◆ Work to be completed
Return, exactly and in full, the lines of the records below starting at the one with "export LEC_CHECK = 0" and ending at the one with "R2R Path Start", and no other lines.

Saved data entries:

<file path="src/rtl/fetch_pkg.sv">
// rtl/fetch_pkg.sv - shared types for the instruction fetch stage
package fetch_pkg;

    typedef enum logic [1:0] {
        IDLE,
        WAIT_RSP,
        DROP
    } fetch_state_t;

    typedef struct packed {
        logic [31:0] pc;
        logic [31:0] instr;
    } fetch_entry_t;

    function automatic logic is_aligned(input logic [1:0] addr_lsb);
        return addr_lsb == 2'b00;
    endfunction

endpackage

</file>
<file path="src/rtl/fetch_fifo.sv">
// rtl/fetch_fifo.sv - small fetch buffer holding instructions with their PCs
module fetch_fifo
    import fetch_pkg::*;
#(
    parameter int DEPTH = 2,
    localparam int CW = $clog2(DEPTH) + 1
) (
    input  logic          clk,
    input  logic          rst,
    input  logic          push,
    input  fetch_entry_t  push_data,
    input  logic          pop,
    input  logic          clear,
    output fetch_entry_t  head,
    output logic          full,
    output logic          empty,
    output logic [CW-1:0] count
);

    localparam int PW = (DEPTH > 1) ? $clog2(DEPTH) : 1;
    localparam logic [CW-1:0] DEPTH_C = CW'(DEPTH);

    fetch_entry_t  mem_q [DEPTH];
    fetch_entry_t  mem_d [DEPTH];
    logic [PW-1:0] wr_ptr_q, wr_ptr_d;
    logic [PW-1:0] rd_ptr_q, rd_ptr_d;
    logic [CW-1:0] count_q, count_d;

    // Explicit wrap keeps non-power-of-two-sized pointer math out of the picture
    function automatic logic [PW-1:0] ptr_inc(input logic [PW-1:0] p);
        return (p == PW'(DEPTH - 1)) ? '0 : p + PW'(1);
    endfunction

    always_comb begin
        mem_d    = mem_q;
        wr_ptr_d = wr_ptr_q;
        rd_ptr_d = rd_ptr_q;
        count_d  = count_q;
        if (clear) begin
            wr_ptr_d = '0;
            rd_ptr_d = '0;
            count_d  = '0;
        end else begin
            if (push) begin
                mem_d[wr_ptr_q] = push_data;
                wr_ptr_d        = ptr_inc(wr_ptr_q);
            end
            if (pop) begin
                rd_ptr_d = ptr_inc(rd_ptr_q);
            end
            case ({push, pop})
                2'b10:   count_d = count_q + CW'(1);
                2'b01:   count_d = count_q - CW'(1);
                default: count_d = count_q;
            endcase
        end
    end

    always_ff @(posedge clk or posedge rst) begin
        if (rst) begin
            wr_ptr_q <= '0;
            rd_ptr_q <= '0;
            count_q  <= '0;
            for (int i = 0; i < DEPTH; i++) begin
                mem_q[i] <= '0;
            end
        end else begin
            wr_ptr_q <= wr_ptr_d;
            rd_ptr_q <= rd_ptr_d;
            count_q  <= count_d;
            for (int i = 0; i < DEPTH; i++) begin
                mem_q[i] <= mem_d[i];
            end
        end
    end

    assign head  = mem_q[rd_ptr_q];
    assign full  = (count_q == DEPTH_C);
    assign empty = (count_q == '0);
    assign count = count_q;

endmodule

</file>
<file path="src/rtl/instr_fetch.sv">
// rtl/instr_fetch.sv - fetch stage: issues imem requests from the PC and buffers results
module instr_fetch
    import fetch_pkg::*;
#(
    parameter int DEPTH = 2
) (
    input  logic        clk,
    input  logic        rst,
    input  logic [31:0] pc_addr,
    input  logic        flush,
    output logic        pc_advance,
    output logic        imem_req_valid,
    input  logic        imem_req_ready,
    output logic [31:0] imem_req_addr,
    input  logic        imem_rsp_valid,
    input  logic [31:0] imem_rsp_data,
    output logic        instr_valid,
    input  logic        instr_ready,
    output logic [31:0] instr_data,
    output logic [31:0] instr_pc,
    output logic        fetch_err
);

    localparam int CW = $clog2(DEPTH) + 1;
    localparam logic [CW-1:0] DEPTH_C = CW'(DEPTH);

    fetch_state_t  state_q, state_d;
    logic [31:0]   req_pc_q, req_pc_d;
    logic          fetch_err_q, fetch_err_d;

    logic          issue;
    logic          pc_ok;
    logic          rsp_accept;
    logic          fifo_push, fifo_pop;
    logic          fifo_full, fifo_empty;
    logic [CW-1:0] fifo_count;
    fetch_entry_t  fifo_head, push_entry;

    assign pc_ok = is_aligned(pc_addr[1:0]);

    // Issuing only with a free slot guarantees the response always has room
    assign imem_req_valid = !rst && (state_q == IDLE) && !flush && !fetch_err_q
                            && pc_ok && (fifo_count < DEPTH_C);
    assign issue          = imem_req_valid && imem_req_ready;
    assign pc_advance     = issue;
    assign imem_req_addr  = pc_addr;

    assign rsp_accept = (state_q == WAIT_RSP) && imem_rsp_valid && !flush;
    assign fifo_push  = rsp_accept && !fifo_full;
    assign push_entry = '{pc: req_pc_q, instr: imem_rsp_data};

    assign instr_valid = !fifo_empty;
    assign fifo_pop    = instr_valid && instr_ready;
    assign instr_data  = fifo_head.instr;
    assign instr_pc    = fifo_head.pc;
    assign fetch_err   = fetch_err_q;

    always_comb begin
        state_d     = state_q;
        req_pc_d    = req_pc_q;
        fetch_err_d = fetch_err_q;

        if (flush) begin
            fetch_err_d = 1'b0;
        end else if ((state_q == IDLE) && !pc_ok) begin
            fetch_err_d = 1'b1;
        end

        case (state_q)
            IDLE: begin
                if (issue) begin
                    state_d  = WAIT_RSP;
                    req_pc_d = pc_addr;
                end
            end
            WAIT_RSP: begin
                // A response coinciding with flush is simply not pushed
                if (imem_rsp_valid) begin
                    state_d = IDLE;
                end else if (flush) begin
                    state_d = DROP;
                end
            end
            DROP: begin
                if (imem_rsp_valid) begin
                    state_d = IDLE;
                end
            end
            default: state_d = IDLE;
        endcase
    end

    always_ff @(posedge clk or posedge rst) begin
        if (rst) begin
            state_q     <= IDLE;
            req_pc_q    <= '0;
            fetch_err_q <= 1'b0;
        end else begin
            state_q     <= state_d;
            req_pc_q    <= req_pc_d;
            fetch_err_q <= fetch_err_d;
        end
    end

    fetch_fifo #(
        .DEPTH(DEPTH)
    ) u_fifo (
        .clk      (clk),
        .rst      (rst),
        .push     (fifo_push),
        .push_data(push_entry),
        .pop      (fifo_pop),
        .clear    (flush),
        .head     (fifo_head),
        .full     (fifo_full),
        .empty    (fifo_empty),
        .count    (fifo_count)
    );

endmodule

</file>
<file path="config.mk">
export PLATFORM = sky130hd
export DESIGN_NAME = instr_fetch
export DESIGN_NICKNAME = d
export VERILOG_FILES = /design/src/rtl/fetch_pkg.sv /design/src/rtl/fetch_fifo.sv /design/src/rtl/instr_fetch.sv
export SDC_FILE = /design/constraint.sdc
export NUM_CORES = 1
export LEC_CHECK = 0
export BUFFER_PORTS_ARGS = -buffer_cell sky130_fd_sc_hd__buf_4
export CAP_MARGIN = 0
export CELL_PAD_IN_SITES_DETAIL_PLACEMENT = 0
export CELL_PAD_IN_SITES_GLOBAL_PLACEMENT = 1
export CORE_UTILIZATION = 30
export CTS_CLUSTER_SIZE = 40
export DETAILED_ROUTE_END_ITERATION = 10
export PLACE_DENSITY = 0.57
export SYNTH_ARGS = -nofsm -noshare
export SYNTH_HDL_FRONTEND = slang
export SYNTH_SLANG_ARGS = --single-unit
</file>
<file path="constraint.sdc">
create_clock -name clk -period 5.15 [get_ports clk]
set_clock_uncertainty 0.15 [all_clocks]
set_input_delay 0.2575 -clock clk [delete_from_list [all_inputs] [get_ports clk]]
set_output_delay 0.2575 -clock clk [all_outputs]
set_load 0.01 [all_outputs]
</file>
==> summary.md <==
| Metric | Value |
|---|---|
| Number of buffers on the longest clock path | `2` |
| GRT overflow | `0` |
| Path type of the worst setup path | `reg2out` |
| Total of flip-flops plus latches after synthesis | `approximately 170` |
| Depth of the most critical reg-to-reg path | `4` |
| Count of max-cap constraint violations | `0` |
| Mean cell area of the mapped netlist | `about 15 µm²` |
| Synth area leaders | `sky130_fd_sc_hd__dfrtp_1 (56%), sky130_fd_sc_hd__mux2_2 (30%), sky130_fd_sc_hd__mux2_4 (5.2%)` |
| Number of optimization iterations in the first detailed-route pass | `4` |
| # H-tree levels | `4` |
| Clock buffers created by TritonCTS | `17` |
| Max incr delay on CP | `between 1 and 1.5 ns` |
| Post-synthesis instance area | `7510 µm²` |
| Count of mapped cells out of synthesis | `slightly below 500` |
| Number of port buffers | `~170` |
| Starting density of the core | `0.307` |
| TritonCTS clock tree | `built` |
| Period utilisation layout | `0.574` |
| Worst min-delay path class | `in2reg` |
| Core area | `about 24,000 µm²` |
| Transition time of the tightest slew-check pin | `1.04 ns` |
| Max-slew headroom at the worst pin | `0.310` |
| Post-route setup TNS | `0 ns` |
| Clock period minus final worst setup slack | `2.96 ns` |
| Reg-to-reg slack, setup | `2.44 ns` |
| Hold-fix buffer count after cts | `between 60 and 70` |
| Endpoint arrival time on the critical path | `~2.6 ns` |
| R2R Path Start | `u_fifo.count[1]$_DFFE_PP0P_` |
| Post-CTS clock slew at the launch and capture registers of the worst setup and hold paths | `around 0.06 ns` |
| Number of vias per cell after detailed routing | `about 4.4` |
| Library cell with the largest summed area after synthesis | `sky130_fd_sc_hd__dfrtp_1` |
| Top cell types by occurrence after synthesis | `sky130_fd_sc_hd__mux2_2 (197), sky130_fd_sc_hd__dfrtp_1 (167), sky130_fd_sc_hd__buf_4 (34)` |
| Overall die area | `between 20,000 and 30,000 µm²` |
| Die width | `160 µm` |
| Power per Cell Area | `between 300 and 400 nW/µm²` |
| Instance count along the most critical hold path | `3` |
| Vias in the first global route | `5,018` |
| Placement Rows | `57` |
| Critical path buffer and inverter count | `2` |
| Number of synthesis warnings | `0` |
| Share of synthesized area occupied by flip-flops and latches | `0.556` |
| Primary FF master, synth | `sky130_fd_sc_hd__dfrtp_1` |
| Endpoint required time on the critical path | `4.74 ns` |
| Gp weighted congestion | `just under 0.7` |
| DP Cell Count | `slightly above 900` |
| Worst Hold Endpoint | `u_fifo.count[0]$_DFFE_PP0P_` |
| Cell chain of the critical path | `buf_4 -> mux2_2 -> buf_4` |
| Total vias in the final route | `around 4,500` |
| Min-delay src | `instr_ready` |
| Crit path top cell by count | `sky130_fd_sc_hd__buf_4` |
| Kind of end point of the critical path | `output port` |
| Share of flip-flops with an asynchronous set or reset | `1.00` |
| Reg-to-Reg End | `u_fifo.mem_q[56]$_DFFE_PP0P_` |
| Die outline height | `160 µm` |
| Number of antenna violations at the first check in global routing | `0` |
| Cell leakage power | `roughly 0.005 µW` |
| Top cell type's share of synthesized area | `0.556` |
| Final layout net count | `757` |
| Wire per inst | `between 15 and 20 µm` |
| Remaining DRCs | `0` |
| Number of design-rule violations left by the first detailed-router iteration | `roughly 100` |
| Type of element launching the critical path | `flip-flop` |
| Clock tree sinks | `167` |
| Worst supply voltage drop on vdd | `0.168 mV` |
| Share of post-route cells with drive strength above 1 | `0.626` |
| Syn Nets | `555` |
| IO Pins | `170` |
| Cell type group with the largest total delay on the critical path | `flip-flops` |
| Run status | `finished clean` |
| Number of endpoints with negative hold slack in the final report | `0` |
| Leading cell type by number of instances after synthesis | `sky130_fd_sc_hd__mux2_2` |
| Setup repair after global routing missed its margin | `false` |
| Max Transition Viols Final | `0` |
| Clock Latency Late Sink | `approximately 0.41 ns` |
| Max Clk Rate | `roughly 340 MHz` |
| Global-route wire length before repair | `about 26,000 µm` |
| # Post-CTS Setup Buffers | `0` |
| Final Non-Filler Cells | `approximately 1,000` |
| Number of nets with antenna violations after routing | `0` |
| Final core area utilization | `0.410` |
| # diodes | `0` |
| Count of cell types in the netlist | `29` |
| Number of failing setup endpoints in the final timing report | `0` |
| Routed wire length | `between 15,000 and 20,000 µm` |
| Worst-path maximum fanout | `40` |
| Worst-path cell with the longest stage delay | `sky130_fd_sc_hd__dfrtp_2` |
| Master cell of the clock root buffer | `sky130_fd_sc_hd__clkbuf_16` |
| Synth-to-layout area growth | `33.4%` |
| Count of instances resized after the clock tree is built | `0` |
| GRT Resource Usage Total | `0.132` |
| Largest net degree at the start of global routing | `between 70 and 80` |
| EDFF count, synth | `0` |
| DP HPWL | `approximately 10,000 µm` |
-- per-layer routing --
| metal | track usage | vias up | part of all wire |
|---|---|---|---|
| li1 | - | 2088 | - |
| met1 | 0.159 | 2299 | 0.43 |
| met2 | 0.235 | 85 | 0.53 |
| met3 | 0.0273 | 8 | 0.029 |
| met4 | 0.0390 | 0 | 0.0084 |
| met5 | 0 | - | 0 |
-- cells by family (layout without fill, tap and decap cells) --
group | after synthesis | after routing | synth area share
XOR/XNOR | 1 | 1 | 0.00117
AO/OA/AOI/OAI | 8 | 8 | 0.00600
multiplexers | 224 | 224 | 0.349
AND/OR/NAND/NOR | 25 | 25 | 0.0257
flip-flops | 167 | 167 | 0.556
buffers and inverters | 60 | 275 | 0.0621
-- placed cells by master (no fill, tap or decap), types with 2 or more instances in the layout --
cell and n:
sky130_fd_sc_hd__mux2_4 26, sky130_fd_sc_hd__and2_1 3, sky130_fd_sc_hd__clkbuf_16 17, sky130_fd_sc_hd__a21oi_1 2
sky130_fd_sc_hd__inv_1 2, sky130_fd_sc_hd__inv_6 5, sky130_fd_sc_hd__dlygate4sd3_1 65, sky130_fd_sc_hd__clkinv_2 2
sky130_fd_sc_hd__dfrtp_1 166, sky130_fd_sc_hd__clkinvlp_4 3, sky130_fd_sc_hd__nand2_1 2, sky130_fd_sc_hd__nor2_1 5
sky130_fd_sc_hd__clkbuf_8 3, sky130_fd_sc_hd__buf_4 175, sky130_fd_sc_hd__nor2b_1 3, sky130_fd_sc_hd__o21ai_0 4
sky130_fd_sc_hd__mux2_2 197, sky130_fd_sc_hd__nand3b_1 2, sky130_fd_sc_hd__clkinv_4 2
-- final cells by class --
class / count / area, µm²
fill: 2308 / 14400
sequential: 167 / 4180
multi-input combinational: 258 / 2870
timing repair buffer: 240 / 1960
clock buffer: 20 / 467
tap: 324 / 405
clock inverter: 12 / 115
inverter: 3 / 16.3
-- how the worst max path moves through the flow --
stage	cells after the start	start	to	slack, ns
finish	3	u_fifo.rd_ptr_q$_DFFE_PP0P_	instr_pc[8]	2.19
global route	4	state_q[0]$_DFFE_PP0P_	pc_advance	1.92
CTS	3	u_fifo.rd_ptr_q$_DFFE_PP0P_	instr_pc[8]	2.06
detailed placement	4	u_fifo.count[1]$_DFFE_PP0P_	u_fifo.mem_q[49]$_DFFE_PP0P_	2.40
global placement	4	u_fifo.count[1]$_DFFE_PP0P_	u_fifo.mem_q[3]$_DFFE_PP0P_	2.47
floorplan	1	rst	fetch_err$_DFFE_PP0P_	0.22
-- where the power goes --
| group | switching (µW) | internal (µW) | total [µW] | leakage, µW |
|---|---|---|---|---|
| sequential | 64.8 | 1420 | 1480 | 0.00227 |
| combinational | 158 | 282 | 440 | 0.00256 |
| clock | 526 | 711 | 1240 | 0.000280 |
-- flip-flops by register name, indices dropped and copies added (netlist names) --
signal and cells:
fetch_err 1, u_fifo.mem_q 128, state_q 2, u_fifo.rd_ptr_q 1, u_fifo.wr_ptr_q 1, req_pc_q 32, u_fifo.count 2
-- worst min-delay path, stage by stage --
cell and delay, ns:
sky130_fd_sc_hd__buf_4 0.11, sky130_fd_sc_hd__mux2i_1 0.06, sky130_fd_sc_hd__a21oi_1 0.12
-- stage by stage --
stage	power (µW)	hold WS (ns)	instance area (µm²)	setup WS, ns
floorplan	1730	0.173	7510	0.224
global placement	1900	0.291	8790	2.47
detailed placement	1910	0.291	8790	2.40
CTS	3210	0.0191	10000	2.06
global route	3320	0.0559	10000	1.92
finish	3160	0.0311	10000	2.19
Note: power is estimated with default switching activity, not from simulation.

◆ Completed exercise
export LEC_CHECK = 0
export BUFFER_PORTS_ARGS = -buffer_cell sky130_fd_sc_hd__buf_4
export CAP_MARGIN = 0
export CELL_PAD_IN_SITES_DETAIL_PLACEMENT = 0
export CELL_PAD_IN_SITES_GLOBAL_PLACEMENT = 1
export CORE_UTILIZATION = 30
export CTS_CLUSTER_SIZE = 40
export DETAILED_ROUTE_END_ITERATION = 10
export PLACE_DENSITY = 0.57
export SYNTH_ARGS = -nofsm -noshare
export SYNTH_HDL_FRONTEND = slang
export SYNTH_SLANG_ARGS = --single-unit
</file>
<file path="constraint.sdc">
create_clock -name clk -period 5.15 [get_ports clk]
set_clock_uncertainty 0.15 [all_clocks]
set_input_delay 0.2575 -clock clk [delete_from_list [all_inputs] [get_ports clk]]
set_output_delay 0.2575 -clock clk [all_outputs]
set_load 0.01 [all_outputs]
</file>
==> summary.md <==
| Metric | Value |
|---|---|
| Number of buffers on the longest clock path | `2` |
| GRT overflow | `0` |
| Path type of the worst setup path | `reg2out` |
| Total of flip-flops plus latches after synthesis | `approximately 170` |
| Depth of the most critical reg-to-reg path | `4` |
| Count of max-cap constraint violations | `0` |
| Mean cell area of the mapped netlist | `about 15 µm²` |
| Synth area leaders | `sky130_fd_sc_hd__dfrtp_1 (56%), sky130_fd_sc_hd__mux2_2 (30%), sky130_fd_sc_hd__mux2_4 (5.2%)` |
| Number of optimization iterations in the first detailed-route pass | `4` |
| # H-tree levels | `4` |
| Clock buffers created by TritonCTS | `17` |
| Max incr delay on CP | `between 1 and 1.5 ns` |
| Post-synthesis instance area | `7510 µm²` |
| Count of mapped cells out of synthesis | `slightly below 500` |
| Number of port buffers | `~170` |
| Starting density of the core | `0.307` |
| TritonCTS clock tree | `built` |
| Period utilisation layout | `0.574` |
| Worst min-delay path class | `in2reg` |
| Core area | `about 24,000 µm²` |
| Transition time of the tightest slew-check pin | `1.04 ns` |
| Max-slew headroom at the worst pin | `0.310` |
| Post-route setup TNS | `0 ns` |
| Clock period minus final worst setup slack | `2.96 ns` |
| Reg-to-reg slack, setup | `2.44 ns` |
| Hold-fix buffer count after cts | `between 60 and 70` |
| Endpoint arrival time on the critical path | `~2.6 ns` |
| R2R Path Start | `u_fifo.count[1]$_DFFE_PP0P_` |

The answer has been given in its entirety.